For example, if a job calls for heavy lifting, is it a BFOQ for men only? Not necessarily. There are women who have the capacity to do the job; there also are men who might not have the required strength. This can be determined by requiring that all applicants—both men and women—pass a weight-lifting test.
Additionally, let’s suppose a job calls for driving a forklift truck and that the operator is occasionally required to do heavy lifting. A woman applicant might be able to drive the truck but not be able to do the lifting. If the lifting is only a small part of the job, you cannot reject her. She is capable of performing the major aspect of the work, and other people can be assigned to handle the lifting.
Here’s another scenario: Suppose you have always had an attractive woman as your receptionist and the job is now open. Is being an attractive woman a BFOQ? Of course not. There’s no reason that a man—with the personality and skills for the position—cannot be just as effective.

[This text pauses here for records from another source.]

Setup of job 6984:
==> flow/design.v (excerpt) <==
module alu_top (
    input             clk,
    input      [31:0] A,
    input      [31:0] B,
    input      [3:0]  ALU_Sel,
    output reg [31:0] ALU_Out,
    output reg        Carryout,
    output reg        Overflow
);
reg [31:0] a_q, b_q;
reg [3:0]  sel_q;
wire [31:0] out_d;
wire        carry_d, ovf_d;
ALU u_alu (
    .A(a_q), .B(b_q), .ALU_Sel(sel_q),
    .ALU_Out(out_d), .Carryout(carry_d), .Overflow(ovf_d)
);
always @(posedge clk) begin
    a_q      <= A;
    b_q      <= B;
    sel_q    <= ALU_Sel;
    ALU_Out  <= out_d;
    Carryout <= carry_d;
    Overflow <= ovf_d;
end
endmodule
For scale: about 5700 cells after synthesis, ~100 flip-flops, about 100 I/O pins, roughly 41000 um2 of cells after synthesis.
clock: 3.36 ns
lec_check: 0
abc_area: 1
cap_margin: 0
core_aspect_ratio: 1.03
core_margin: 2
core_utilization: 72
cts_cluster_diameter: 357
cts_cluster_size: 50
gpl_routability_driven: 1
hold_slack_margin: 0.29
min_routing_layer: met1
place_density: 0.6
setup_slack_margin: 0.96
slew_margin: 20
tns_end_percent: 15
run.sh (not shown) runs the stock make flow with config.mk's settings and CLKGATE_MAP_FILE=.
Job 6984 did not finish; the tool stopped in global routing (5_1_grt) with error GRT-0116.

Don’t Base Decisions on Stereotypes

Employers often have claimed that their policies on hiring women were not based on prejudice, but had sound business reasons. Women often have children at home and can’t travel, can’t work overtime, and typically stay home when a child is sick. The EEO laws do not recognize these as legitimate reasons to reject the application of a woman.
The sex discrimination provisions of the EEO laws also cover maternity and pregnancy. Although this was implied in the Civil Rights Act of 1964, it was clarified and strengthened by the Pregnancy Discrimination Act of 1978. The basic principal of this law is that women who are pregnant must be treated the same as other applicants and employees. In screening a pregnant applicant, she must be judged on her ability to perform the job for which she applies without regard to her current condition. The law also applies to current employees who might be terminated, denied benefits, or otherwise be penalized on the basis of their pregnancy or maternity.
021
Personnel Perils
Today, despite the laws, many employers still ask female applicants about their family responsibilities. In Chapter 8, you will learn what questions you may or may not ask and how to get the information you need lawfully.
 
 
 
You might be concerned that if you hire her, she will have to take time off for delivery and care of the infant, and perhaps will not even return to work. Under this law, you must assume that she will be away from the job for only a relatively short period of time. The law says that pregnancy should be considered the same as a “temporary disability.” There’s no question that it’s temporary and in most cases it will be only a minor inconvenience to the company.

Workplace Risks

There are some jobs in which working conditions such as exposure to certain chemicals might be dangerous to unborn children. Until just a few years ago, many companies had fetal protection policies that excluded pregnant women and sometimes all women of childbearing age from these jobs. The U.S. Supreme Court ruled that such policies were illegal and that women could not be barred from these jobs.
Lawyers specializing in employment law strongly recommend that when a woman is hired or later assigned to work in such a position, she be carefully informed about the workplace risks and be asked to sign a release. Because recent studies show that certain workplace substances can affect the male reproductive system, men hired or assigned to such jobs also should be informed of the risk and required to sign releases.

Age Discrimination

The Age Discrimination in Employment Act of 1967 prohibits discrimination against individuals 40 years of age or older. Additionally, some state laws cover all persons over the age of 18. Unlike the Civil Rights Act of 1964, which covers all employers with 15 or more employees, the ADEA applies to organizations with 20 or more employees.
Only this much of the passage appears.